How do I exactly make a function that asks an already created Assistant a prompt, and then it gives back the answer, in lets say string, just the answer no metadata or anything? And if I make it so i ask questions in a loop, will it be in the same thread? If not how do i make it so? And can i ask it to create a new thread.
Sorry if this is a dumb question or already has been asked. Thank you!
1 Like
The OpenAI API only returns RESTful JSON return objects from language models.
Assistants are multi-faceted, you’ll need to get the thread ID from creating a thread. To then place a message in the thread. You’ll need to submit a run with the assistant ID and the thread ID and get the run ID. You’ll have to keep polling the run ID to get a status. You’ll need to get the latest message from the thread and parse response text out of the return object.
A thread is like a ChatGPT conversation, it continues to accumulate messages of chat and AI responses, at growing expense.
The documentation link on the sidebar has example multi-step flow just for making one request and ending.
If you want to send input, receive response, the chat completions endpoint is the place for that, with only one object to extract a response to the user from.
1 Like
Yea okay, I think I figured it out more or less, with the help of this other sample code.

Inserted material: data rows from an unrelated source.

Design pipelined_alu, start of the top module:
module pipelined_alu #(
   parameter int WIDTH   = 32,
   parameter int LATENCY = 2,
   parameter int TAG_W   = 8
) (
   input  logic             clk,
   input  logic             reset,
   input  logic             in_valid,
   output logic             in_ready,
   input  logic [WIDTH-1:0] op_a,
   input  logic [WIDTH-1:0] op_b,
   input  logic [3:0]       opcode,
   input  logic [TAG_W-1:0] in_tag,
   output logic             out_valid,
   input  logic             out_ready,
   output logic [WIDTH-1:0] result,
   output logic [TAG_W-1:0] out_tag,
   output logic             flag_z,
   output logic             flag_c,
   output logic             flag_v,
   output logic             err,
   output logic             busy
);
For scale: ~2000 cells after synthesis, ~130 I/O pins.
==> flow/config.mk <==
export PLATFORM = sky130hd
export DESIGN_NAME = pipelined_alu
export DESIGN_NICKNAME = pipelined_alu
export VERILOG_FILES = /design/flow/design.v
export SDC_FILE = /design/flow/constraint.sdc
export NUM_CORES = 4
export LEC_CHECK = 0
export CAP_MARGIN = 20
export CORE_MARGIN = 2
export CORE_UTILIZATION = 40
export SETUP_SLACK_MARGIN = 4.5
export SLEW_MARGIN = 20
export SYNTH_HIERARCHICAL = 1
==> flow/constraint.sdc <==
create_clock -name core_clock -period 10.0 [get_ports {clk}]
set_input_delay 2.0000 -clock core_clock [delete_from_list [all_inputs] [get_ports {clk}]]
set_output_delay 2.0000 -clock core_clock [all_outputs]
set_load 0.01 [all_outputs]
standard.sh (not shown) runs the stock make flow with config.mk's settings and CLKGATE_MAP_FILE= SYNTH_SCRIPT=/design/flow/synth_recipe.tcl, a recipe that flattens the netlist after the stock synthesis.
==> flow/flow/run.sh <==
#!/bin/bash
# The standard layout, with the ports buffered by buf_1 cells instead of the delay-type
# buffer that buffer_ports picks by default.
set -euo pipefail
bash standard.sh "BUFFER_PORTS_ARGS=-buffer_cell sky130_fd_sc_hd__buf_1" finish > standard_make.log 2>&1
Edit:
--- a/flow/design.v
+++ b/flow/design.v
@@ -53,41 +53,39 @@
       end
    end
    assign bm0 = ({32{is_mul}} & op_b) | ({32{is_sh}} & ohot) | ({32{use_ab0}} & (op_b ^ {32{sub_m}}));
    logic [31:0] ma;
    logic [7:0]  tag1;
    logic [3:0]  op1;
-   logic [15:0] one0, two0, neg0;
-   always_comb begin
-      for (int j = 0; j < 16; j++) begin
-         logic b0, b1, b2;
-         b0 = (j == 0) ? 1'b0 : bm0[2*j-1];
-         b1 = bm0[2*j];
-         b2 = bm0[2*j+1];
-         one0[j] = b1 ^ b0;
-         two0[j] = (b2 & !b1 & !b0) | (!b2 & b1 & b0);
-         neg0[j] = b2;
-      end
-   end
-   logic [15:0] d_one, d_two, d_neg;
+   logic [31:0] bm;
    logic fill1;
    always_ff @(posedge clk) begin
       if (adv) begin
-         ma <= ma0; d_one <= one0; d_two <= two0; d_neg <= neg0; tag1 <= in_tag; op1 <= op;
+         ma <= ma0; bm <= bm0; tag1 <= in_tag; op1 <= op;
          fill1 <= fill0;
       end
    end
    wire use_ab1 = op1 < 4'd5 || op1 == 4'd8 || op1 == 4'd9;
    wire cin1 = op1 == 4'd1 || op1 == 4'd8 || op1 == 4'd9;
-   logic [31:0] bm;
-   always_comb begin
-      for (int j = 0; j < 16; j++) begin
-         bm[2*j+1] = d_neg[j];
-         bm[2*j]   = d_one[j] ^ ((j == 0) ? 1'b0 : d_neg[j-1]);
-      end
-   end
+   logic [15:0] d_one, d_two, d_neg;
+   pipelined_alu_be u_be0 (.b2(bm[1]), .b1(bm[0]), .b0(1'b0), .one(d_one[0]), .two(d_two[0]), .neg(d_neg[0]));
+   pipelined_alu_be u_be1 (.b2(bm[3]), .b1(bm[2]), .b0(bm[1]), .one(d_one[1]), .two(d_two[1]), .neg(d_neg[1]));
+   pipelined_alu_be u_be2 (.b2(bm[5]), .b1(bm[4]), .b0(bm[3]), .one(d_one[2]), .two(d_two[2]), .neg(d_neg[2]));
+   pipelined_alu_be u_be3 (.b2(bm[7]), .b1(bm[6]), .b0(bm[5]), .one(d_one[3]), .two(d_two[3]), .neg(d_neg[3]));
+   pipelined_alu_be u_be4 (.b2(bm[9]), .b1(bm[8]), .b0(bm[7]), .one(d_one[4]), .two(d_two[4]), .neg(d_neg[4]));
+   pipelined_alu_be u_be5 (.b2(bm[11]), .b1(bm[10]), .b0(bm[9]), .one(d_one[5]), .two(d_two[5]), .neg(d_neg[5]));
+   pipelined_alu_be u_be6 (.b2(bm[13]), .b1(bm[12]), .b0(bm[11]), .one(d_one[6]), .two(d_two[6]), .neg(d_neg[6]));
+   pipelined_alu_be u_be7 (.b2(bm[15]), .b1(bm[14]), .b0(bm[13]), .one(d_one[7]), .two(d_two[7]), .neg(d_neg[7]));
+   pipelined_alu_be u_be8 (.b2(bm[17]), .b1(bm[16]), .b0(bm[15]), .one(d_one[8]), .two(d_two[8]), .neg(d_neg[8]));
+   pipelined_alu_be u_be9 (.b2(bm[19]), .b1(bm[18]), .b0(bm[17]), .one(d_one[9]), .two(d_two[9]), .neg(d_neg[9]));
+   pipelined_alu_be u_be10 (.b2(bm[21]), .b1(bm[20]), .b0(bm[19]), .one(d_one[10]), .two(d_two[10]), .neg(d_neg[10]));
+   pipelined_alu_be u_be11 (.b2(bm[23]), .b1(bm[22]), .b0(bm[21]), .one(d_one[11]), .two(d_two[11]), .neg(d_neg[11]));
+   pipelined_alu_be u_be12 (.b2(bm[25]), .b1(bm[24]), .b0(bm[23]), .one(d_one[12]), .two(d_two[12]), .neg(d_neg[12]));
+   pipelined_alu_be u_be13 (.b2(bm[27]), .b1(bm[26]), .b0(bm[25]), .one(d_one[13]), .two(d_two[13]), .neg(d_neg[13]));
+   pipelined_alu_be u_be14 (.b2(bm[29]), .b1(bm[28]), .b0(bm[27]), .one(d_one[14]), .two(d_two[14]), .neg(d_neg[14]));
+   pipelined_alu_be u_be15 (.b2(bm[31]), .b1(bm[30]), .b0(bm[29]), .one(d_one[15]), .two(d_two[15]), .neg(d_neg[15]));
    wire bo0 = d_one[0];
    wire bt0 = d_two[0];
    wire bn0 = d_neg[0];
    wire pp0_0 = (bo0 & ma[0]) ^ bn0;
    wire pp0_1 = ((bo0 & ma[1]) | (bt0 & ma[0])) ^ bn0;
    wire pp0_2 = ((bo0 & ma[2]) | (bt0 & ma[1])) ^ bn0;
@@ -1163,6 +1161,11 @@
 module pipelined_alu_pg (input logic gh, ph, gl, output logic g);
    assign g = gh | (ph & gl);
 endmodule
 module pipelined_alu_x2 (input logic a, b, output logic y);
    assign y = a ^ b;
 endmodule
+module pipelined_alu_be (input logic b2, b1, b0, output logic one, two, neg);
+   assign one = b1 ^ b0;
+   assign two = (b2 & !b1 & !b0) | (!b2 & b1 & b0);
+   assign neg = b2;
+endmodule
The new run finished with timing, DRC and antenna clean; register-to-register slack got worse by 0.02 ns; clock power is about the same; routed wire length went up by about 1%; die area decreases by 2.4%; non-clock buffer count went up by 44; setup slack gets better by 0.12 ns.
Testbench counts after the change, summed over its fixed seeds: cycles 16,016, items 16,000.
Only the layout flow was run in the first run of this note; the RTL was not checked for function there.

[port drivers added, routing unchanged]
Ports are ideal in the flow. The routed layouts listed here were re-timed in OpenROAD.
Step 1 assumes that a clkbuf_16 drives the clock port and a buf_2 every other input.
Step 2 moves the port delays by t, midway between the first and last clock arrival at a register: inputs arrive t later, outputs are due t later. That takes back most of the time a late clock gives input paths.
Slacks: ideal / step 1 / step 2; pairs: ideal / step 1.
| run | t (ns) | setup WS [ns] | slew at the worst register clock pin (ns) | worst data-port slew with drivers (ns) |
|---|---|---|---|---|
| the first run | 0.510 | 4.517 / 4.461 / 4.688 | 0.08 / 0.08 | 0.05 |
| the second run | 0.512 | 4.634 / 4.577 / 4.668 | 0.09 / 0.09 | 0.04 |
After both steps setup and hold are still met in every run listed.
From an optimization exercise on the open Yosys and OpenROAD flow, aimed at small area; shortcuts taken in it are not production practice. Only simulation tests tie the RTL to the original design; equivalence was not proved. Power figures rest on the tool's default switching activity, not on a simulated workload. The flow treats the clock pin as an ideal source, which a real chip does not have.

== run D ==
==> flow/design.v <==
package demosaic_frame_pkg;
    localparam int FRAME_WIDTH      = 16;    
    localparam int FRAME_HEIGHT     = 10;    
    localparam int MIN_HBLANK       = 4;     
    localparam int MIN_VBLANK_LINES = 3;     
    typedef enum logic [1:0] {
        RGGB = 2'd0,
        GRBG = 2'd1,
        GBRG = 2'd2,
        BGGR = 2'd3
    } bayer_pattern_e;
    localparam bayer_pattern_e BAYER_PATTERN = RGGB;
    localparam int WINDOW_LATENCY = 1;   
    localparam int PIPE_LATENCY   = 5;   
    typedef logic [$clog2(FRAME_HEIGHT + 2)-1:0] row_cnt_t;   
    typedef logic [$clog2(FRAME_WIDTH + 2)-1:0]  col_cnt_t;   
    typedef logic [$clog2(FRAME_WIDTH)-1:0]      col_addr_t;  
endpackage
package demosaic_pixel_pkg;
    localparam int PIX_BITS = 8;
    typedef logic [PIX_BITS-1:0]    pix_t;
    typedef logic [PIX_BITS+1:0]    pix_sum_t;    
    typedef logic [4*PIX_BITS-1:0]  quad_pix_t;   
    typedef logic [25*PIX_BITS-1:0] window_t;     
    typedef enum logic [1:0] {
        SITE_R  = 2'd0,
        SITE_GR = 2'd1,    
        SITE_GB = 2'd2,    
        SITE_B  = 2'd3
    } site_e;
    function automatic logic [PIX_BITS-1:0] quad_pix(input quad_pix_t q, input integer k);
        quad_pix = q[k*PIX_BITS +: PIX_BITS];
    endfunction
    function automatic logic [PIX_BITS-1:0] avg2(input pix_t a, input pix_t b);
        pix_sum_t s;
        s = pix_sum_t'(a) + pix_sum_t'(b);
        avg2 = s[PIX_BITS:1];               
    endfunction
    function automatic logic [PIX_BITS-1:0] avg4(input quad_pix_t q);
        pix_sum_t s;
        s = pix_sum_t'(quad_pix(q, 0)) + pix_sum_t'(quad_pix(q, 1))
          + pix_sum_t'(quad_pix(q, 2)) + pix_sum_t'(quad_pix(q, 3));
        avg4 = s[PIX_BITS+1:2];             
    endfunction
endpackage
Context: an optimization exercise on an open-source flow, tuned for small area, a short achievable clock period and few clock cycles. The choices shown serve that exercise and are no tape-out recipe. Power figures rest on the tool's default switching activity, not on a simulated workload.

==> flow/design.v <==
package eed_pkg;
  localparam int MAX_LEN = 64;
  localparam int LEN_W   = $clog2(MAX_LEN + 1);
  localparam int OUT_W   = 7;
  localparam int CHAR_W  = 8;
  localparam int FUNC_W  = 2;
  localparam logic [LEN_W-1:0] MAX_CNT = LEN_W'(MAX_LEN);
  localparam logic [FUNC_W-1:0] FN_REF    = 2'd0;
  localparam logic [FUNC_W-1:0] FN_TYPED  = 2'd1;
  localparam logic [FUNC_W-1:0] FN_FINISH = 2'd2;
endpackage
import eed_pkg::*;
module edit_distance_engine_unit (
  input  logic              clk,
  input  logic              rst,
  input  logic              in_valid,
  output logic              in_ready,
  input  logic [FUNC_W-1:0] in_func,
  input  logic [CHAR_W-1:0] in_char_code,
  output logic              out_valid,
  input  logic              out_ready,
  output logic [OUT_W-1:0]  out_distance,
  output logic [OUT_W-1:0]  out_ref_length,
  output logic [OUT_W-1:0]  out_typed_length,
  output logic              out_error
);
  localparam int N   = MAX_LEN;
  localparam int NS  = 4;             
  localparam int SW  = N / NS;        
  localparam int L   = NS;            
  localparam int R_W = 2 * LEN_W + 1;
  localparam int Q_W = R_W + LEN_W;
  logic             rdy;
  logic             acc;
  logic [LEN_W-1:0] ref_count;
  logic [LEN_W-1:0] typed_count;
  logic             error_flag;
  logic             ref_ok, typ_ok, fin_in, err_in;
  assign in_ready = rdy;
  assign acc      = in_valid && rdy;
  assign ref_ok   = acc && (in_func == FN_REF) && (typed_count == '0) && (ref_count != MAX_CNT);
  assign typ_ok   = acc && (in_func == FN_TYPED) && (typed_count != MAX_CNT);
  assign fin_in   = acc && (in_func == FN_FINISH);
  assign err_in   = acc && ((in_func == FN_REF && !ref_ok) || (in_func == FN_TYPED && !typ_ok));
  always_ff @(posedge clk) begin
    if (rst) begin
      ref_count   <= '0;
      typed_count <= '0;
      error_flag  <= 1'b0;
    end else if (fin_in) begin
      ref_count   <= '0;
      typed_count <= '0;
      error_flag  <= 1'b0;
    end else begin
      if (ref_ok) ref_count <= ref_count + LEN_W'(1);
      if (typ_ok) typed_count <= typed_count + LEN_W'(1);
      if (err_in) error_flag <= 1'b1;
    end
  end
  logic [L:1]          ws, ts, fs, es, ks;
  logic [L:1][NS-1:0]  sh;
  logic [NS-1:0]       sh_in;
  logic [2:0][CHAR_W-1:0] cs;       
  logic [2:1][CHAR_W-1:0] cs_r;
  always_comb begin
    for (int q = 0; q < NS; q++) begin
      sh_in[q] = (ref_count >= LEN_W'((NS - 1 - q) * SW));
    end
  end
  always_ff @(posedge clk) begin
    if (rst) begin
      ws <= '0;
      ts <= '0;
      fs <= '0;
      es <= '0;
    end else begin
      ws <= {ws[L-1:1], ref_ok};
      ts <= {ts[L-1:1], typ_ok};
      fs <= {fs[L-1:1], fin_in};
      es <= {es[L-1:1], err_in};
    end
  end
  always_ff @(posedge clk) begin
    ks <= {ks[L-1:1], rst};
    sh <= {sh[L-1:1], sh_in};
    cs_r <= cs[1:0];
  end
  assign cs = {cs_r, in_char_code};
  logic [N-1:0][CHAR_W-1:0] ref_ch;
  always_ff @(posedge clk) begin
    if (ref_ok) begin
      ref_ch <= {in_char_code, ref_ch[N-1:1]};
    end
  end
  logic [NS:0] cy_r, ph_r, mh_r;    
  assign cy_r[0] = 1'b0;
  assign ph_r[0] = 1'b1;
  assign mh_r[0] = 1'b0;
  for (genvar q = 0; q < NS; q++) begin : g_slice
    localparam int ES = (q < 2) ? q : 2;    
    logic [SW-1:0] eq, pv, mv;
    logic [SW-1:0] eq_c;
    logic [SW-1:0] xv, xh, ph, mh, phs, mhs, pv_n, mv_n;
    always_comb begin
      for (int i = 0; i < SW; i++) begin
        eq_c[i] = (ref_ch[q * SW + i] == cs[ES]);
      end
    end
    if (q <= 2) begin : g_eq
      always_ff @(posedge clk) eq <= eq_c;
    end else begin : g_eqd
      localparam int DD = q - 1;
      logic [SW-1:0] eqd [DD];
      always_ff @(posedge clk) begin
        eqd[0] <= eq_c;
        for (int d = 1; d < DD; d++) eqd[d] <= eqd[d-1];
      end
      assign eq = eqd[DD-1];
    end
    localparam int LG = $clog2(SW);
    logic [(LG+1)*SW-1:0] gg, pp;
    logic [SW:0]         cy;
    always_comb begin
      gg[SW-1:0] = eq & pv;
      pp[SW-1:0] = pv;
      for (int l = 0; l < LG; l++) begin
        for (int i = 0; i < SW; i++) begin
          if (i >= (1 << l)) begin
            gg[(l+1)*SW + i] = gg[l*SW + i] | (pp[l*SW + i] & gg[l*SW + i - (1 << l)]);
            pp[(l+1)*SW + i] = pp[l*SW + i] & pp[l*SW + i - (1 << l)];
          end else begin
            gg[(l+1)*SW + i] = gg[l*SW + i];
            pp[(l+1)*SW + i] = pp[l*SW + i];
          end
        end
      end
      cy[0] = cy_r[q];
      for (int i = 0; i < SW; i++) begin
        cy[i+1] = gg[LG*SW + i] | (pp[LG*SW + i] & cy_r[q]);
      end
      xv   = eq | mv;
      xh   = cy[SW-1:0] | eq;
      ph   = mv | ~(xh | pv);
      mh   = pv & xh;
      phs  = {ph[SW-2:0], ph_r[q]};
      mhs  = {mh[SW-2:0], mh_r[q]};
      pv_n = mhs | ~(xv | phs);
      mv_n = phs & xv;
    end
    always_ff @(posedge clk) begin
      if (fs[1 + q] || ks[1 + q]) begin
        pv <= '0;
        mv <= '1;
      end else if (ts[1 + q]) begin
        pv <= pv_n;
        mv <= mv_n;
      end else if (ws[1 + q]) begin
        pv <= {sh[1 + q][q], pv[SW-1:1]};
        mv <= {!sh[1 + q][q], mv[SW-1:1]};
      end
    end
    always_ff @(posedge clk) begin
      cy_r[q + 1] <= cy[SW];
      ph_r[q + 1] <= ts[1 + q] && ph[SW-1];
      mh_r[q + 1] <= ts[1 + q] && mh[SW-1];
    end
  end
  logic [LEN_W-1:0] ref_len, typed_len;
  logic             err_len;
  always_ff @(posedge clk) begin
    if (fs[L] || ks[L]) begin
      ref_len   <= '0;
      typed_len <= '0;
      err_len   <= 1'b0;
    end else begin
      if (ws[L]) ref_len <= ref_len + LEN_W'(1);
      if (ts[L]) typed_len <= typed_len + LEN_W'(1);
      if (es[L]) err_len <= 1'b1;
    end
  end
  logic [LEN_W-1:0] score;
  logic [LEN_W-1:0] score_n;
  always_comb begin
    score_n = score;
    if (ph_r[NS] || ws[L]) score_n = score + LEN_W'(1);
    else if (mh_r[NS])     score_n = score - LEN_W'(1);
  end
  always_ff @(posedge clk) begin
    if (fs[L] || ks[L]) begin
      score <= '0;
    end else begin
      score <= score_n;
    end
  end
  logic             res_valid, hold_valid;
  logic [Q_W-1:0]   res_d, hold_d, new_d;
  logic             push, pop;
  logic             res_valid_n, hold_valid_n;
  assign push  = fs[L];
  assign new_d = {score_n, ref_len, typed_len, err_len};
  assign pop   = res_valid && out_ready;
  always_comb begin
    res_valid_n  = res_valid;
    hold_valid_n = hold_valid;
    if (pop || !res_valid) begin
      if (hold_valid) begin
        res_valid_n  = 1'b1;
        hold_valid_n = push;
      end else begin
        res_valid_n  = push;
      end
    end else if (push) begin
      hold_valid_n = 1'b1;
    end
  end
  always_ff @(posedge clk) begin
    if (rst) begin
      res_valid  <= 1'b0;
      hold_valid <= 1'b0;
    end else begin
      res_valid  <= res_valid_n;
      hold_valid <= hold_valid_n;
    end
  end
  logic res_keep, res_from_hold, res_from_new;
  assign res_from_hold = (pop || !res_valid) && hold_valid;
  assign res_from_new  = (pop || !res_valid) && !hold_valid && push;
  assign res_keep      = !res_from_hold && !res_from_new;
  always_ff @(posedge clk) begin
    res_d <= ({Q_W{res_keep}} & res_d) | ({Q_W{res_from_hold}} & hold_d)
           | ({Q_W{res_from_new}} & new_d);
  end
  always_ff @(posedge clk) begin
    if (push && (hold_valid || (res_valid && !pop))) begin
      hold_d <= new_d;
    end
  end
  logic [L+1:0] held_n;
  logic         held_none, held_one;
  assign held_n = {fs[L-1:1], res_valid_n, hold_valid_n};
  always_comb begin
    held_none = (held_n == '0);
    held_one  = held_none;
    for (int s = 0; s < L + 1; s++) begin
      if (held_n == (L+2)'(1) << s) held_one = 1'b1;
    end
  end
  always_ff @(posedge clk) begin
    if (rst) begin
      rdy <= 1'b1;
    end else begin
      rdy <= fin_in ? held_none : held_one;
    end
  end
  assign out_valid        = res_valid;
  assign out_distance     = res_d[Q_W-1 -: LEN_W];
  assign out_ref_length   = res_d[R_W-1 -: LEN_W];
  assign out_typed_length = res_d[LEN_W:1];
  assign out_error        = res_d[0];
endmodule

But I have another question, ive been testing it out and the costs are kinda crazy for a few questions. like for example ~20 questions of api gpt 3.5 turbo 1106 and ~15000 tokens is like 13 cents already. Am I doing something wrong is it supposed to be like this?
Is it because of thread stacking? btw not all 20 questions were in one go. And any way to fix this?
If you do not want to pay “input tokens” for everything you sent before and everything the AI said before, you can either use the API truncation_strategy
run parameter to limit the number of past chat turns taken from a thread, or you can abandon the thread.
1 Like